‘Structures-Reinforced Concrete’ Tag

Base Isolator – Triple Pendulum Bearing

Photo Credit: Enrique Pasta

Description Credit: Nicole Paul

Seen here is an installed Triple Pendulum Bearing as designed and manufactured by Earthquake Protection Systems in Vallejo, CA for Acapulco City Hall in Guerrero, Mexico. The Triple Pendulum Bearing is a type of seismic isolation system that has curved sliding surfaces, which effectively act as three pendulums. These pendulums can be separately optimized for different level earthquakes – small, moderate and severe. The properties of each pendulum are based on the bearing geometry and typically chosen in order to dramatically reduce the peak accelerations and reduce shear forces acting on the seismically isolated structure and its contents during earthquakes. This allows for performance-based design, where the structure is not only designed not to collapse, but to be occupied and resume normal functionality soon after the earthquake takes place. Such design is most commonly used for hospitals, airports, LNG tanks, and other critical structures.

Concrete Formwork

Photo Credit: Alex Mead

Seen here is concrete formwork that has just arrived on a construction site and is ready for use. These flat formwork pieces are used for things like walls or elevated slabs, where a flat surface will be needed. Form pieces like this are fairly straight forward to build, however, require some space and are best constructed in an assembly line type method. However, space on many projects, like this underground parking structure, is at an absolute premium. Thus, many times these types of formwork pieces are constructed off site at a location with “cheap” space. In the construction industry this space at which a company does off site work is commonly referred to as “the shop.”

Indian Pier Crumbling in Saltwater

Photo Credit: Andrew Sisson

Seen here is yet another example of the crumbling infrastructure that humans depend on in our day to day lives. This is a reinforced concrete pier in India that is in bad shape. Note how the resteel is clearly visible on the near columns and beams and is even completely exposed on all sides on a few of the columns farther away. Knowing that this is salt water makes the situation even more upsetting. This is due to the chlorides in the water corroding the steel even faster than if it were in fresh water.

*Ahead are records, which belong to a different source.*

===== src/rtl/descrambler_sync.sv =====
// 802.11a receive descrambler (x^7 + x^4 + 1): recovers the LFSR state from 7 scrambled SERVICE
// zeros, then descrambles the frame. Optional SERVICE-bit check: DESCRAMBLER_SERVICE_CHECK_EN.
module descrambler_sync #(
  parameter int unsigned SEED_LEN = 7,
  parameter int unsigned CNT_W    = 16
) (
  input  logic             clock,
  input  logic             Descrambler_Reset,
  input  logic             Descrambler_Start,
  input  logic             Descrambler_DataIN,
  input  logic             Descrambler_DataIN_VALID,
  output logic             Descrambler_DataOUT,
  output logic             Descrambler_DataOUTVALID,
  output logic             Descrambler_SeedValid,
  output logic [6:0]       Descrambler_Seed,
  output logic             Descrambler_SeedError,
  output logic [CNT_W-1:0] Descrambler_BitCount,
  output logic             Descrambler_ServiceError
);

  typedef enum logic [1:0] {StIdle, StAcq, StRun} state_e;

  localparam logic [2:0] AcqLast = 3'(SEED_LEN - 1);

  state_e           state_q, state_d, proc_state;
  logic [6:0]       lfsr_q, lfsr_d, lfsr_base, seed_q, seed_d;
  logic [2:0]       acq_cnt_q, acq_cnt_d, acq_base;
  logic [CNT_W-1:0] bit_cnt_q, bit_cnt_d, cnt_base;
  logic             dout_q, dout_d, dvalid_q, dvalid_d;
  logic             seed_valid_q, seed_valid_d, seed_err_q, seed_err_d;
  logic             fb, acq_done, svc_err;

  always_ff @(posedge clock or posedge Descrambler_Reset) begin
    if (Descrambler_Reset) begin
      state_q <= StIdle;
    end else begin
      state_q <= state_d;
    end
  end

  always_comb begin
    state_d = state_q;
    if (Descrambler_Start) begin
      state_d = StAcq;
    end else if (acq_done) begin
      state_d = StRun;
    end
  end

  // Start wipes the frame context so a bit arriving with it is processed as seed bit r0.
  always_comb begin
    proc_state   = Descrambler_Start ? StAcq : state_q;
    lfsr_base    = Descrambler_Start ? 7'd0 : lfsr_q;
    acq_base     = Descrambler_Start ? 3'd0 : acq_cnt_q;
    cnt_base     = Descrambler_Start ? '0 : bit_cnt_q;
    fb           = lfsr_base[6] ^ lfsr_base[3];
    lfsr_d       = lfsr_base;
    acq_cnt_d    = acq_base;
    bit_cnt_d    = cnt_base;
    seed_d       = Descrambler_Start ? 7'd0 : seed_q;
    seed_valid_d = Descrambler_Start ? 1'b0 : seed_valid_q;
    seed_err_d   = Descrambler_Start ? 1'b0 : seed_err_q;
    dout_d       = 1'b0;
    dvalid_d     = 1'b0;
    acq_done     = 1'b0;
    if (Descrambler_DataIN_VALID && proc_state != StIdle) begin
      dvalid_d = 1'b1;
      if (cnt_base != '1) begin
        bit_cnt_d = cnt_base + CNT_W'(1);
      end
      if (proc_state == StAcq) begin
        lfsr_d    = {lfsr_base[5:0], Descrambler_DataIN};
        acq_cnt_d = acq_base + 3'd1;
        if (acq_base == AcqLast) begin
          acq_done     = 1'b1;
          seed_valid_d = 1'b1;
          seed_d       = lfsr_d;
          seed_err_d   = (lfsr_d == 7'd0);
        end
      end else begin
        dout_d = Descrambler_DataIN ^ fb;
        lfsr_d = {lfsr_base[5:0], fb};
      end
    end
  end

  always_ff @(posedge clock or posedge Descrambler_Reset) begin
    if (Descrambler_Reset) begin
      lfsr_q       <= '0;
      seed_q       <= '0;
      acq_cnt_q    <= '0;
      bit_cnt_q    <= '0;
      dout_q       <= 1'b0;
      dvalid_q     <= 1'b0;
      seed_valid_q <= 1'b0;
      seed_err_q   <= 1'b0;
    end else begin
      lfsr_q       <= lfsr_d;
      seed_q       <= seed_d;
      acq_cnt_q    <= acq_cnt_d;
      bit_cnt_q    <= bit_cnt_d;
      dout_q       <= dout_d;
      dvalid_q     <= dvalid_d;
      seed_valid_q <= seed_valid_d;
      seed_err_q   <= seed_err_d;
    end
  end

`ifdef DESCRAMBLER_SERVICE_CHECK_EN
  logic svc_err_q, svc_err_d;

  // SERVICE bits 7..15 are reserved and must descramble to 0.
  always_comb begin
    svc_err_d = Descrambler_Start ? 1'b0 : svc_err_q;
    if (Descrambler_DataIN_VALID && proc_state == StRun && dout_d &&
        cnt_base >= CNT_W'(SEED_LEN) && cnt_base <= CNT_W'(15)) begin
      svc_err_d = 1'b1;
    end
  end

  always_ff @(posedge clock or posedge Descrambler_Reset) begin
    if (Descrambler_Reset) begin
      svc_err_q <= 1'b0;
    end else begin
      svc_err_q <= svc_err_d;
    end
  end

  assign svc_err = svc_err_q;
`else
  assign svc_err = 1'b0;
`endif

  always_comb begin
    Descrambler_DataOUT      = dout_q;
    Descrambler_DataOUTVALID = dvalid_q;
    Descrambler_SeedValid    = seed_valid_q;
    Descrambler_Seed         = seed_q;
    Descrambler_SeedError    = seed_err_q;
    Descrambler_BitCount     = bit_cnt_q;
    Descrambler_ServiceError = svc_err;
  end

endmodule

Collapsed Building Port-au-Prince, Haiti

Photo Credit: Andrew Sisson

Seen here is a collapsed building in the capital city Port-au-Prince of Haiti following the January 2010 earthquake. It appears to have been a soft story collapse seeing the entire roof structure is mostly intact. Possible explanations of this could be weak concrete used in the columns or possibly too little steel reinforcement. Seeing this building was built in Haiti, lower construction quality is likely compared to countries like the United States, and lower code requirements exist, which unfortunately lead to a weaker building more susceptible to collapse.

Rebar and Tension Cables

Photo Credit: Alex Mead

Seen above is the resteel for a reinforced concrete beam in a parking structure laid out before the concrete is poured. The epoxy coated rebars on top (green color) help in beam design by adding ductility to the section. The post-tension tendons (blue color) take the tension force on the bottom of the beam and greatly increase the strength of the beam section. Stirrups are the vertically oriented rebar (green color) pieces hanging from the horizontal rebars. Stirrups are placed at varying intervals to resist the shear force which changes along the length of the beam.